In a way, though, that moment of ultimate despair also marks the end of a story MachineGames has been telling for one-and-a-half games now, a quiet, reflective tale of human frailty set against a backdrop of Nazi robot dogs and planet-destroying superweapons. What follows is, ironically, a much more cheerful story of rebellion and revolution, one that is, in some ways, weaker for how it abandons the core of sadness that lurked at the heart of the game’s earlier efforts. By absolving B.J. of his family traumas, his questions about his Jewish mother’s fate, and, yes, the lower five-sixths of his terminally wounded body, The New Colossus loses something that made it unique among gung-ho Nazi-slaying action shooters: a sharp melancholy.
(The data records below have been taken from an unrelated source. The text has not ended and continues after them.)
## src/verilog/prog_mem_read_pkg.sv

```systemverilog
`default_nettype none

package prog_mem_read_pkg;

  // Bus geometry: one aligned 32-bit word per register, 8-bit data in lane 0
  localparam int unsigned WB_DATA_W      = 32;
  localparam int unsigned WB_ADR_W       = 5;
  localparam int unsigned REG_W          = 8;

  // Register byte offsets
  localparam logic [4:0]  OFS_CONTROL    = 5'h00;
  localparam logic [4:0]  OFS_ADDR_LOW   = 5'h04;
  localparam logic [4:0]  OFS_ADDR_HIGH  = 5'h08;
  localparam logic [4:0]  OFS_DATA_LOW   = 5'h0c;
  localparam logic [4:0]  OFS_DATA_HIGH  = 5'h10;

  // Control register layout
  localparam int unsigned RD_BIT         = 0;
  localparam logic [7:0]  CONTROL_FIXED  = 8'h80;

  // Program word layout
  localparam int unsigned WORD_W         = 14;
  localparam int unsigned LOW_W          = 8;
  localparam int unsigned HIGH_W         = WORD_W - LOW_W;
  localparam int unsigned FLASH_ADDR_W   = 16;

  // Reset values
  localparam logic [7:0]  ADDR_RESET     = 8'h00;
  localparam logic [7:0]  DATA_LOW_RESET = 8'h00;
  localparam logic [5:0]  DATA_HIGH_RESET = 6'h00;

  // Timing: a read lasts two instruction cycles of four clocks each
  localparam int unsigned INSTR_PER_READ = 2;
  localparam int unsigned CLKS_PER_INSTR = 4;

  // Read controller states
  typedef enum logic {
    ST_IDLE,
    ST_BUSY
  } read_state_type;

endpackage : prog_mem_read_pkg

`default_nettype wire

```

## src/verilog/program_flash_read_port.sv

```systemverilog
// The address map and register access over Wishbone were decided locally.
`default_nettype none

// Overview of operation
// Word address is address-high register concatenated above address-low register.
// Writing one to control bit 0 starts a program memory read.
// A read lasts two instruction cycles; the core is stalled meanwhile.
// Software should put two no-ops after setting the read bit.
// Finished word loads upper bits into data-high, lower into data-low.
// Read bit cleared only by hardware; software writing zero does nothing.
// Data-high holds word bits 13..8 in bits 5..0; top two read zero.
// Data-low holds word bits 7..0 and is software readable and writable.
// Control bit 7 reads one; bits 6..1 read zero.
// Reads proceed and return the true word regardless of code protection.
// Read bit clears in the same cycle the data pair loads.
// Address and data registers change only by software or read completion.
module program_flash_read_port
  import prog_mem_read_pkg::*;
#(
  parameter int unsigned CLKS_INSTR = CLKS_PER_INSTR,
  parameter int unsigned READ_INSTR = INSTR_PER_READ
) (
  input  wire logic                    clk_i,
  input  wire logic                    rst_i,
  // Classic Wishbone slave
  input  wire logic                    wb_cyc_i,
  input  wire logic                    wb_stb_i,
  input  wire logic                    wb_we_i,
  input  wire logic [WB_ADR_W-1:0]     wb_adr_i,
  input  wire logic [3:0]              wb_sel_i,
  input  wire logic [WB_DATA_W-1:0]    wb_dat_i,
  output logic      [WB_DATA_W-1:0]    wb_dat_o,
  output logic                         wb_ack_o,
  // Flash array side
  output logic      [FLASH_ADDR_W-1:0] flash_addr_o,
  output logic                         flash_rd_o,
  input  wire logic [WORD_W-1:0]       flash_data_i,
  // Core side
  output logic                         core_stall_o
);

  localparam int READ_CLKS = int'(CLKS_INSTR * READ_INSTR);

  if (CLKS_INSTR < 1 || READ_INSTR < 1) begin : g_chk
    $error("program_flash_read_port: timing parameters must be at least one");
  end

  read_state_type              state_q;
  logic [WB_DATA_W-1:0]        dat_q;
  logic                        ack_q;
  logic [REG_W-1:0]            addr_low_q;
  logic [REG_W-1:0]            addr_high_q;
  logic [LOW_W-1:0]            data_low_q;
  logic [HIGH_W-1:0]           data_high_q;
  logic [FLASH_ADDR_W-1:0]     flash_addr_q;
  logic                        stall_q;
  logic                        req;
  logic                        wr_go;
  logic                        set_rd;
  logic                        tick;
  logic                        done;
  logic [REG_W-1:0]            rd_mux;
  logic [REG_W-1:0]            wr_byte;

  assign req     = wb_cyc_i && wb_stb_i;
  assign wr_byte = wb_dat_i[REG_W-1:0];
  // Writes take effect at the edge the master samples ack
  assign wr_go   = req && ack_q && wb_we_i && wb_sel_i[0];
  // Only a one can be written to the read bit
  assign set_rd  = wr_go && (wb_adr_i == OFS_CONTROL) && wr_byte[RD_BIT];

  // Instruction-cycle enable, realigned at every read start
  instr_tick_gen #(
    .DIV (CLKS_INSTR)
  ) u_tick (
    .clk_i  (clk_i),
    .rst_i  (rst_i),
    .clr_i  (set_rd),
    .tick_o (tick)
  );

  // Counts the two instruction cycles of the array access
  read_cycle_counter #(
    .COUNT (READ_INSTR)
  ) u_count (
    .clk_i   (clk_i),
    .rst_i   (rst_i),
    .start_i (set_rd),
    .tick_i  (tick),
    .done_o  (done)
  );

  // Read controller; a new set on the finishing edge wins and restarts
  always_ff @(posedge clk_i or posedge rst_i) begin
    if (rst_i) begin
      state_q <= ST_IDLE;
    end else begin
      unique case (state_q)
        ST_IDLE: begin
          if (set_rd) begin
            state_q <= ST_BUSY;
          end
        end
        ST_BUSY: begin
          if (done && !set_rd) begin
            state_q <= ST_IDLE;
          end
        end
      endcase
    end
  end

  // Core stall follows the read bit: the two next instructions are not run
  always_ff @(posedge clk_i or posedge rst_i) begin
    if (rst_i) begin
      stall_q <= 1'b0;
    end else if (set_rd) begin
      stall_q <= 1'b1;
    end else if (done) begin
      stall_q <= 1'b0;
    end
  end

  // Word address latched at start so later address writes cannot disturb it
  always_ff @(posedge clk_i or posedge rst_i) begin
    if (rst_i) begin
      flash_addr_q <= '0;
    end else if (set_rd) begin
      flash_addr_q <= {addr_high_q, addr_low_q};
    end
  end

  // Address pair, written only by software
  always_ff @(posedge clk_i or posedge rst_i) begin
    if (rst_i) begin
      addr_low_q  <= ADDR_RESET;
      addr_high_q <= ADDR_RESET;
    end else if (wr_go) begin
      if (wb_adr_i == OFS_ADDR_LOW) begin
        addr_low_q <= wr_byte;
      end
      if (wb_adr_i == OFS_ADDR_HIGH) begin
        addr_high_q <= wr_byte;
      end
    end
  end

  // Data pair; the hardware load beats a software write on the same edge.
  // No protection input exists, so the fetched word is loaded untouched.
  always_ff @(posedge clk_i or posedge rst_i) begin
    if (rst_i) begin
      data_low_q  <= DATA_LOW_RESET;
      data_high_q <= DATA_HIGH_RESET;
    end else if (done) begin
      data_low_q  <= flash_data_i[LOW_W-1:0];
      data_high_q <= flash_data_i[WORD_W-1:LOW_W];
    end else if (wr_go) begin
      if (wb_adr_i == OFS_DATA_LOW) begin
        data_low_q <= wr_byte;
      end
      if (wb_adr_i == OFS_DATA_HIGH) begin
        data_high_q <= wr_byte[HIGH_W-1:0];
      end
    end
  end

  // Read-back mux; unmapped offsets read zero
  always_comb begin
    rd_mux = '0;
    unique case (wb_adr_i)
      OFS_CONTROL: begin
        rd_mux = CONTROL_FIXED;
        rd_mux[RD_BIT] = (state_q == ST_BUSY);
      end
      OFS_ADDR_LOW: begin
        rd_mux = addr_low_q;
      end
      OFS_ADDR_HIGH: begin
        rd_mux = addr_high_q;
      end
      OFS_DATA_LOW: begin
        rd_mux = data_low_q;
      end
      OFS_DATA_HIGH: begin
        rd_mux = {{(REG_W - HIGH_W){1'b0}}, data_high_q};
      end
      default: begin
        rd_mux = '0;
      end
    endcase
  end

  // Ack one cycle after the request, dropped the cycle after
  always_ff @(posedge clk_i or posedge rst_i) begin
    if (rst_i) begin
      ack_q <= 1'b0;
      dat_q <= '0;
    end else begin
      ack_q <= req && !ack_q;
      if (req && !ack_q) begin
        dat_q <= {{(WB_DATA_W - REG_W){1'b0}}, rd_mux};
      end
    end
  end

  assign wb_ack_o     = ack_q;
  assign wb_dat_o     = dat_q;
  assign flash_addr_o = flash_addr_q;
  assign flash_rd_o   = (state_q == ST_BUSY);
  assign core_stall_o = stall_q;

  // Checks ------------------------------------------------------------------
  localparam int LAT     = READ_CLKS;
  localparam int LAT_M1  = READ_CLKS - 1;
endmodule : program_flash_read_port

`default_nettype wire

```

## src/verilog/instr_tick_gen.sv

```systemverilog
`default_nettype none

module instr_tick_gen #(
  parameter int unsigned DIV = 4
) (
  input  wire logic clk_i,
  input  wire logic rst_i,
  input  wire logic clr_i,
  output logic      tick_o
);

  localparam int unsigned CW = (DIV > 1) ? $clog2(DIV) : 1;
  localparam logic [CW-1:0] LAST = CW'(DIV - 1);
  localparam logic [CW-1:0] ONE  = CW'(1);

  logic [CW-1:0] cnt_q;

  if (DIV < 1) begin : g_chk
    $error("instr_tick_gen: DIV must be at least one");
  end

  // Phase counter; clearing it aligns instruction cycles to the read start
  always_ff @(posedge clk_i or posedge rst_i) begin
    if (rst_i) begin
      cnt_q <= '0;
    end else if (clr_i || cnt_q == LAST) begin
      cnt_q <= '0;
    end else begin
      cnt_q <= cnt_q + ONE;
    end
  end

  // One-cycle enable at the end of each instruction cycle
  assign tick_o = (cnt_q == LAST) && !clr_i;

endmodule : instr_tick_gen

`default_nettype wire

```

## src/verilog/read_cycle_counter.sv

```systemverilog
`default_nettype none

module read_cycle_counter #(
  parameter int unsigned COUNT = 2
) (
  input  wire logic clk_i,
  input  wire logic rst_i,
  input  wire logic start_i,
  input  wire logic tick_i,
  output logic      done_o
);

  localparam int unsigned CW = $clog2(COUNT + 1);
  localparam logic [CW-1:0] INIT = CW'(COUNT);
  localparam logic [CW-1:0] ONE  = CW'(1);

  logic [CW-1:0] left_q;

  if (COUNT < 1) begin : g_chk
    $error("read_cycle_counter: COUNT must be at least one");
  end

  // Counts instruction cycles left; a new start reloads even mid-count
  always_ff @(posedge clk_i or posedge rst_i) begin
    if (rst_i) begin
      left_q <= '0;
    end else if (start_i) begin
      left_q <= INIT;
    end else if (tick_i && left_q != '0) begin
      left_q <= left_q - ONE;
    end
  end

  // Last tick of the final instruction cycle
  assign done_o = tick_i && !start_i && (left_q == ONE);

endmodule : read_cycle_counter

`default_nettype wire

```

## config.mk

```make
export PLATFORM = sky130hd
export DESIGN_NAME = program_flash_read_port
export DESIGN_NICKNAME = d
export VERILOG_FILES = /design/src/verilog/prog_mem_read_pkg.sv /design/src/verilog/program_flash_read_port.sv /design/src/verilog/instr_tick_gen.sv /design/src/verilog/read_cycle_counter.sv
export SDC_FILE = /design/constraint.sdc
export NUM_CORES = 1
export LEC_CHECK = 0
export ABC_AREA = 1
export BUFFER_PORTS_ARGS = -buffer_cell sky130_fd_sc_hd__buf_2
export CAP_MARGIN = 20
export CORE_UTILIZATION = 50
export DETAILED_ROUTE_END_ITERATION = 12
export PLACE_DENSITY = 0.79
export SLEW_MARGIN = 10
export SYNTH_ARGS = -nofsm -noshare
export SYNTH_HDL_FRONTEND = slang
export SYNTH_SLANG_ARGS = --single-unit
```

## constraint.sdc

```tcl
create_clock -name clk_i -period 2.5 [get_ports clk_i]
set_input_delay 0.375 -clock clk_i [delete_from_list [all_inputs] [get_ports clk_i]]
set_output_delay 0.375 -clock clk_i [all_outputs]
set_load 0.02 [all_outputs]
```

==> impl_results.md <==
* Cell variety after synth at 31
* Peak VDD IR at 0.4458 mV
* FF+latch count, synth at 61
* Synthesis Warnings at 0
* Post-synth EDFFs at 0
* Final Skew at 0.008080 ns
* Met3 usage at 0.05909
* Worst path required time at 2.72 ns
* Most used DFF post-synth: dfrtp_1
* Run status: finished clean
* Vias in the first global route at 2395
* CTS tree: built
* Max-cap violations at 0
* Crit path max fanout at 35
* Filler cells at 540
* Fraction of registers with async set/reset at 1.000
* Placed cells at 477
* DRT antenna net count at 0
* Largest net degree at the start of global routing at 36
* GR peak layer: met2
* CP Data Arrival Time at 2.05 ns
* CP Class: reg2reg
* Critical Path Start Type: register
* List of most frequent post-synthesis cells: nand2_1 (87), dfrtp_1 (61), nand3_1 (44)
* Routability Congestion at 0.8539
* Initial antenna violation count at 0
* Worst hold slack at 0.1023 ns
* Power Density at 699.2 nW/um2
* Final Routed Wirelength at 7122 um
* Gate Count Post-Synth at 353
* Largest area contributor in the netlist: dfrtp_1
* Met1 GRT Util at 0.3262
* Worst relative slew slack at 0.5857
* Core Area at 5921 um2
* Synth Area per Inst at 8.666 um2
* Starting Density at 0.5167
* Min Tclk post-route at 1.825 ns
* Total Power at 2.457 mW
* Clock latency on the worst-skew pair at 0.34 ns
* Finished Layout Cells at 491
* Crit. End Element: register
* Register area share after synthesis at 0.4990
* Pre-Repair DR Iteration Count at 4
* CTS Sinks at 61
* Total track usage at 0.2472
* Residual DRC at 0
* Total gr overflow at 0
* Reg-to-reg slack, setup at 0.67 ns
* RSZ-0062 raised after global routing: no
* Antenna Cells at 0
* DIE AREA at 6435 um2
* Hold buffer count at cts at 0
* Grt met2 use at 0.3863
* Worst slew pin tran at 0.6206 ns
* H-Tree Depth at 3
* Max Slew Vio Count at 0
* CTS max path bufs at 2
* Number of I/O pins at 111
* Top-count cell post-synth: nand2_1
* Port buffer count at 59
* Post-route setup TNS at 0 ns
* Post-synth top area share at 0.4990
* Share of cells above drive strength 1 at 0.2332
* Buffer count from post-CTS setup fixing at 0
* First-pass GRT wire length at 11520 um
* CTS resizes at 0
* Final worst path period share at 0.7301
* Final setup vio count at 0
* Avg WL per Cell at 14.51 um
* Fmax at 0.5478 GHz
* Total CTS buffers at 9
* Synth Cell Area at 3059 um2
* First DRT Iteration DRCs at 209
* CTS root buffer: clkbuf_8
* Clock slew at reported path FFs at 0.06 ns
* Via/cell ratio at 5.234
* Die span in y at 80.22 um
* Post-DP HPWL at 5145 um
* Static Leak at 1.877 nW
* Chip width at 80.22 um
* Routed vias at 2570
* Final hold violations at 0
* Worst Hold Class: in2async
* Rows at 28
* P&R area growth vs syn at 14.85%
* Post-layout nets at 476
* Top cells by area, synth: dfrtp_1 (50%), nand2_1 (11%), nand3_1 (7.2%)
## state kept, by name, indices dropped and copies added, names as in the netlist
name            cells
flash_addr_o       16
addr_high_q         8
addr_low_q          8
data_low_q          8
wb_dat_o            8
data_high_q         6
u_count.left_q      2
u_tick.cnt_q        2
core_stall_o        1
flash_rd_o          1
wb_ack_o            1
## through the flow
step | worst slack, ns | instance area [um2] | utilization
after floorplan | 0.6120 | 3146 | -
after global placement | 0.6177 | 3314 | 0.5598
after detailed placement | 0.5886 | 3314 | 0.5598
after CTS | 0.6968 | 3513 | 0.5934
after global routing | 0.5259 | 3513 | 0.5934
final | 0.6747 | 3513 | 0.5934
## logic make-up (layout without fill, tap and decap cells)
| family | Yosys count | in the layout | share of synthesized area |
|---|---|---|---|
| and+or+nand+nor | 167 | 167 | 0.2765 |
| buffers and inverters | 73 | 113 | 0.1292 |
| DFF | 61 | 61 | 0.4990 |
| AOI/OAI and AO/OA | 48 | 48 | 0.08180 |
| adders and majority gates | 3 | 3 | 0.01227 |
| other | 1 | 24 | 0.001226 |
## cell type report
class,count,area (um2),share of cell area
clock inverters,1,30.03,0.008547
clock buffers,13,168.9,0.04808
repair buffers,62,330.3,0.09402
well taps,75,93.84,0.02671
inverters,37,140.1,0.03989
multi-input cells,242,1224,0.3483
flip-flops and latches,61,1526,0.4345
## per-layer routing
layer  wire length, um  vias to the layer above  part of all wire
li1                  -                     1238                 -
met1              3137                     1227              0.44
met2              3464                       91              0.49
met3               341                       14             0.048
met4               178                        0             0.025
met5                 0                        -                 0
## power by group
part	leakage, nW	switching [mW]	internal, mW
Clock	0.102	0.363	0.531
Combinational	0.958	0.235	0.132
Sequential	0.818	0.0732	1.12
Total	1.88	0.670	1.79
## critical path, cell delays in order, from the launching register on
cell,delay [ns]
dfrtp_1,0.44
nand3_1,0.20
nor3_2,0.08
nand2_4,0.31
nand3_4,0.37
nand3_1,0.20
nand3_1,0.09
## worst paths after layout
check | startpoint | to | cells after the start
min in group clk_i | wb_dat_i[5] | data_high_q[5] | 3
hold reg to reg | u_tick.cnt_q[0] | u_tick.cnt_q[0] | 1
max in group asynchronous | rst_i | flash_addr_o[6] | 3
setup reg to reg | wb_ack_o | data_low_q[4] | 6
setup / recovery | wb_ack_o | data_low_q[4] | 6
hold / removal | rst_i | flash_addr_o[3] | 2
## cells in the final DEF (no fill, tap or decap)
| cell type | instances |
|---|---|
| and3_1 | 1 |
| buf_12 | 1 |
| buf_2 | 59 |
| buf_4 | 2 |
| bufinv_16 | 1 |
| clkbuf_1 | 1 |
| clkbuf_8 | 12 |
| clkinv_2 | 1 |
| conb_1 | 24 |
| dfrtp_1 | 61 |
| ha_1 | 3 |
| inv_1 | 31 |
| inv_2 | 5 |
| nand2_1 | 87 |
| nand2_2 | 2 |
| nand2_4 | 3 |
| nand3_1 | 44 |
| nand3_2 | 2 |
| nand3_4 | 1 |
| nand4_1 | 17 |
| nand4_4 | 1 |
| nor2_1 | 1 |
| nor2_2 | 2 |
| nor2_4 | 3 |
| nor3_1 | 1 |
| nor3_2 | 1 |
| nor3_4 | 1 |
| o211ai_1 | 1 |
| o21ai_0 | 23 |
| o21ai_1 | 18 |
| o22ai_1 | 6 |
No activity file was read; power rests on OpenSTA's default activity.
For a series that derived such odd benefits from slamming exhausted humanity against bizarre, over-the-top comedy, the loss of the former elements feels like a real blow to its emotional arsenal.

It doesn’t help that the following missions—a brief jaunt back to irradiated New York, and a descent into the walled ghettos of New Orleans—represent the dawning of a repetitiveness that begins to overtake the next few hours. With our roster of weapons filled, the game attempts to inject novelty by outfitting B.J. with a set of battle-altering contraptions, like robot stilts or a sneaking suit that allows him to wriggle through narrow passageways. These additions are cool in theory, but in practice, they mostly serve as a series of keys to navigate various locks deliberately placed in the environment. I went with the stilts, and while it was neat to occasionally get the drop on enemies by attacking from a vantage point accessibly only via my go-go-Gadget legs, their presence rarely added much to my moment-to-moment tactics. I’m willing to give the contraption system the benefit of the doubt as I move into the end game—and the ability to have multiple devices activated at once—but for now, what should have been a fun late-game change-up left me feeling cold.

Also cool, but ultimately pointless: A series of optional missions to hunt down various Nazi leaders, which quickly reveals itself as little more than a level select allowing players to revisit earlier arenas to search for concept art and other yawn-inducing collectibles. And then there’s possibly the worst moment of this entire section, which comes at the climax of the New Orleans missions. There’s just no reason that stomping through Nazi-infested streets on the back of a flamethrower-equipped robo-dog should feel like such a tedious bore, especially not when this team has done such euphoric work with giant robots in the past.

But these demerits are failures brought on by contrast more than any kind of fundamental flaw with The New Colossus. This chunk of the game begins with such dizzying whackjob highs that there’s little the developers could do to match them once they returned to more conventional running-and-gunning action, super-suit upgrades or no. Wolfenstein II is at its best when it’s either crazy, sad, or both, and while that sadness is now largely gone from the narrative mix, the game still needs to keep the madness at a suitably high pitch if it’s going to hold players’ interest through a middle stretch full of the same ruined buildings and Nazi troopers that they’ve now been killing their way through for hours. Although, knowing a bit about what comes next, I can safely say we need not worry just yet about the game losing its edge.